What are the distance measures? Invariant to: noise, uniform scaling, offset, amplitude scaling, dropouts, phase, warping.

Euclidean distance between ith pt in the time-series.
Much better: distance to i+1 etc. “Dynamic Time Warping”.

Claim to have tested every publicly available dataset in the world.
Got code/advice from every author and asked them how to make it better.
All other methods are slower, more parameter-rich than anything else. Not on average, but on every dataset we’ve tested. (While not “every dataset in the world”, Eamonn probably has assembled one of the largest collections of datasets used in clustering, which he makes conditionally available on his website).

But isn’t DTW is O(N^2) to minimize the path in distance space between any pt in set 1 and any set in pt 2.
LB Keogh method makes it O(N). But, can now do in O(1).

How about high dimensions. answers: argues that low-dimensions is all that you need, which needs domain expertise.

## Random forests

more memory efficient, scalable solution for random forests.
code on github

## coffee break

Nice chatting with

• Josh Bloom, Astrophysics.
• Michael Last, applied math, US Gov’t.

• Excellent discussion with Keogh about applications of time series analysis to early warning

## Sparse GEV Yan Liu.

• EM algorithm approach.

## Classifying signals with missing data

i.e. before we’ve seen the future of the data.
Estimate reliability of the data, decide when to act.
(Reliable != accurate. Just means same prediction as full data) Model random features parameterized from data so far.

## Astro-statistical challenges (Alex Szalay)

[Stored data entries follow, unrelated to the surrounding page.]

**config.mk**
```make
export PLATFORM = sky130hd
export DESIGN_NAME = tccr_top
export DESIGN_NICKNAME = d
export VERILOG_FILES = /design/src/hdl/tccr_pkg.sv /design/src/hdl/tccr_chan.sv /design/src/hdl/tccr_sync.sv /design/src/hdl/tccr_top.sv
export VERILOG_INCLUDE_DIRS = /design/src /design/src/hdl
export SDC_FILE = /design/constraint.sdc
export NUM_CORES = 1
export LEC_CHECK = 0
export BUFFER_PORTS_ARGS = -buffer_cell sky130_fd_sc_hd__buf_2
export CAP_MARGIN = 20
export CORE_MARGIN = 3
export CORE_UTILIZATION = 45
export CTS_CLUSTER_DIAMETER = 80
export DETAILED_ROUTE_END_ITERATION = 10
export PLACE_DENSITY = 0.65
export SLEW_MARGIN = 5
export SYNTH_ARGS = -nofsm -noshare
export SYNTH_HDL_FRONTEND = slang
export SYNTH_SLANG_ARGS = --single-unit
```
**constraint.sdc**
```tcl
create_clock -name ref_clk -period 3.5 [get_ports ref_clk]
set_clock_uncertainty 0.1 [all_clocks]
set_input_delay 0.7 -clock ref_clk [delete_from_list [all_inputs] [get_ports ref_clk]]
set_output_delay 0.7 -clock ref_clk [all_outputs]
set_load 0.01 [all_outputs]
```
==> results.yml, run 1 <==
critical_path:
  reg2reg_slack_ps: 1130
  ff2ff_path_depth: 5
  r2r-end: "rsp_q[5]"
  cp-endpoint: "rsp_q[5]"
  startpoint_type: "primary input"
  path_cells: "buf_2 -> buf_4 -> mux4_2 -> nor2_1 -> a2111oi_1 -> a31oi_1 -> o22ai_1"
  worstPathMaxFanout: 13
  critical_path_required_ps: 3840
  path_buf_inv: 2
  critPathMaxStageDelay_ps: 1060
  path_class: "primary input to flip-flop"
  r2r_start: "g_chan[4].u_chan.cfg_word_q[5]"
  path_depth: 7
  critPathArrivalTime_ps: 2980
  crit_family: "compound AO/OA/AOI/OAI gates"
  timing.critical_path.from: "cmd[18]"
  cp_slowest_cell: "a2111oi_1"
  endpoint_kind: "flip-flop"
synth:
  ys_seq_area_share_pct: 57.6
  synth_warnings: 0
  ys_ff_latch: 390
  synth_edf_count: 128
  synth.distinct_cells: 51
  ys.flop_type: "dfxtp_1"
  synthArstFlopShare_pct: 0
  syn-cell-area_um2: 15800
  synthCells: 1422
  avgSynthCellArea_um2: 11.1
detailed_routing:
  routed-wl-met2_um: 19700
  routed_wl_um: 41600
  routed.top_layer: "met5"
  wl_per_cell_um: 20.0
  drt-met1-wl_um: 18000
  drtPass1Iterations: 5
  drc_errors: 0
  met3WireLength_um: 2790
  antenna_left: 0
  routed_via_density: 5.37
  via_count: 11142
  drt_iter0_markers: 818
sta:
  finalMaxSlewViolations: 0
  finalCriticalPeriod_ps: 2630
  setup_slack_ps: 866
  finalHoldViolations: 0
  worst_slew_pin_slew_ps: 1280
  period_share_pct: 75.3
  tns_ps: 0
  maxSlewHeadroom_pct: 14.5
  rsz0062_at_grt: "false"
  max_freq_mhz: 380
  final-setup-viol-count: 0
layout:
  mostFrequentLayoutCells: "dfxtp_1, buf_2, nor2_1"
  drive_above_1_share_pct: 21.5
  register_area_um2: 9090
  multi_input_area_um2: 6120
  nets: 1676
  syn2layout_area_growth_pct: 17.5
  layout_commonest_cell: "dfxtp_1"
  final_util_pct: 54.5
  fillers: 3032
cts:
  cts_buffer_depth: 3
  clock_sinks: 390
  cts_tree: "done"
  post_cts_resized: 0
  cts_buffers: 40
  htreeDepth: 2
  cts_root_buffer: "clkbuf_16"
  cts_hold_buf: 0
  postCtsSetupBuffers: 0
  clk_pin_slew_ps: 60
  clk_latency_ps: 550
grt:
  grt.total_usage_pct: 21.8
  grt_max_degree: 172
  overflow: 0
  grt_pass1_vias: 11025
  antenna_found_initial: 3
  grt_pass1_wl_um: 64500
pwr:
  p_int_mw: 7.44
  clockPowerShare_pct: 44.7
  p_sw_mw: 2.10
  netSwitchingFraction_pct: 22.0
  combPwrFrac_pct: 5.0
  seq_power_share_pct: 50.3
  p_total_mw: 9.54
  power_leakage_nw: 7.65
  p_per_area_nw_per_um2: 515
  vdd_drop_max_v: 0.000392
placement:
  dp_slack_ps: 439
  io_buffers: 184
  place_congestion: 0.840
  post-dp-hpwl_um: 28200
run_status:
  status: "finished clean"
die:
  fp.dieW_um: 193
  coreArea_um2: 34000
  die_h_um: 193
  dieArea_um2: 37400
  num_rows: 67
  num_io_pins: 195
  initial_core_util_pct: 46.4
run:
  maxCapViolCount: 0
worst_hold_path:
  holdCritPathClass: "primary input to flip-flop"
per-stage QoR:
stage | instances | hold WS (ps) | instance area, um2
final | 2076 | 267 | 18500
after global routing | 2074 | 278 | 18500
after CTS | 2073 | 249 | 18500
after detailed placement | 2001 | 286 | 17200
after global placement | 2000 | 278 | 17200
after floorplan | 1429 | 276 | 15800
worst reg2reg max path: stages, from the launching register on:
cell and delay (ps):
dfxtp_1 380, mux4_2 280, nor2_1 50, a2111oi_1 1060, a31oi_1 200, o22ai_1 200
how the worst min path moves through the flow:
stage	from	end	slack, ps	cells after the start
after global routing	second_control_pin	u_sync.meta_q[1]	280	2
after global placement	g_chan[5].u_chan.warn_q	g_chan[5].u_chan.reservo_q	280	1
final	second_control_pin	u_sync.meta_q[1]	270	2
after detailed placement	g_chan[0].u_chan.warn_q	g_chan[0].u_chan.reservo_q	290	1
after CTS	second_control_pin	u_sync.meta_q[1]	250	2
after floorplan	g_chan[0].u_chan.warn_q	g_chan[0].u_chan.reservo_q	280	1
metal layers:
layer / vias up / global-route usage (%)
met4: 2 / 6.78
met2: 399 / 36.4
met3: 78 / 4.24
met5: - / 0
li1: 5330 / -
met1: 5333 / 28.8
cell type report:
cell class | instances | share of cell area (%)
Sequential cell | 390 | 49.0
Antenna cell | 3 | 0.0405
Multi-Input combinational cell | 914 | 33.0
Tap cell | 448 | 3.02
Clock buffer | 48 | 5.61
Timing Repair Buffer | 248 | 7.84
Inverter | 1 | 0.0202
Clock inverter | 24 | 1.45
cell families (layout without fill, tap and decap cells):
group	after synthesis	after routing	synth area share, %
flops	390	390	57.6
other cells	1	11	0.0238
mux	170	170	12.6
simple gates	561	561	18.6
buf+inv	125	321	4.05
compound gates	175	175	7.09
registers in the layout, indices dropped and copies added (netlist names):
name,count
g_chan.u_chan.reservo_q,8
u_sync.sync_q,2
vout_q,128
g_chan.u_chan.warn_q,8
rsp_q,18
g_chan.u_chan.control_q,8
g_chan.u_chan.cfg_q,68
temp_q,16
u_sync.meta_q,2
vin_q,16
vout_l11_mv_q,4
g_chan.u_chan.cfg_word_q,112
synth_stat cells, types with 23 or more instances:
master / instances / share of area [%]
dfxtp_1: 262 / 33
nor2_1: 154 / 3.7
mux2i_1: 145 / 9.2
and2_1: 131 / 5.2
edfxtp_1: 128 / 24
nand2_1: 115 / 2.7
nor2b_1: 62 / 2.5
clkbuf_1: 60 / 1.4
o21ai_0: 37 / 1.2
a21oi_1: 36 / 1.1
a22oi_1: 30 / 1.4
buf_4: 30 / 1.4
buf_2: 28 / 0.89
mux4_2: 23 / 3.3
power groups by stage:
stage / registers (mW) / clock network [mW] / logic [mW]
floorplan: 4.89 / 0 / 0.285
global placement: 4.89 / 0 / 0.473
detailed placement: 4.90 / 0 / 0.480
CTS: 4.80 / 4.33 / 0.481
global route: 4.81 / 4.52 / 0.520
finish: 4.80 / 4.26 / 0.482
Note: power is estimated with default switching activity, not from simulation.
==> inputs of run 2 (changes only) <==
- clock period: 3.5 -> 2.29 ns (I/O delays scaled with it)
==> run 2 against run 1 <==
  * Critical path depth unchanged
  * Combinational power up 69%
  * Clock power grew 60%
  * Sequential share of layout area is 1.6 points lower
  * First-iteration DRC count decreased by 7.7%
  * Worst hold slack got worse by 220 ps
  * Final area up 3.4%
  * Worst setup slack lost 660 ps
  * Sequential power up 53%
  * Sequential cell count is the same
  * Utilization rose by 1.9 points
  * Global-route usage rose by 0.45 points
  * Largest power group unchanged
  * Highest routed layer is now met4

limitations of poor sampling give way to systematic errors unknown unknowns when no models available

Sparse signal, large dimensions, much noise, rare events, Large SVD perfect for randomized algorithms

## Jeff Scargle, Bayesian Blocks: Segmented Models for Detecting and Characterizing Transients in Streaming Time Series

Construct a good representation of the variability of the underlying process from time series data.

A Bayesian dynamic programming solution for selecting change-points.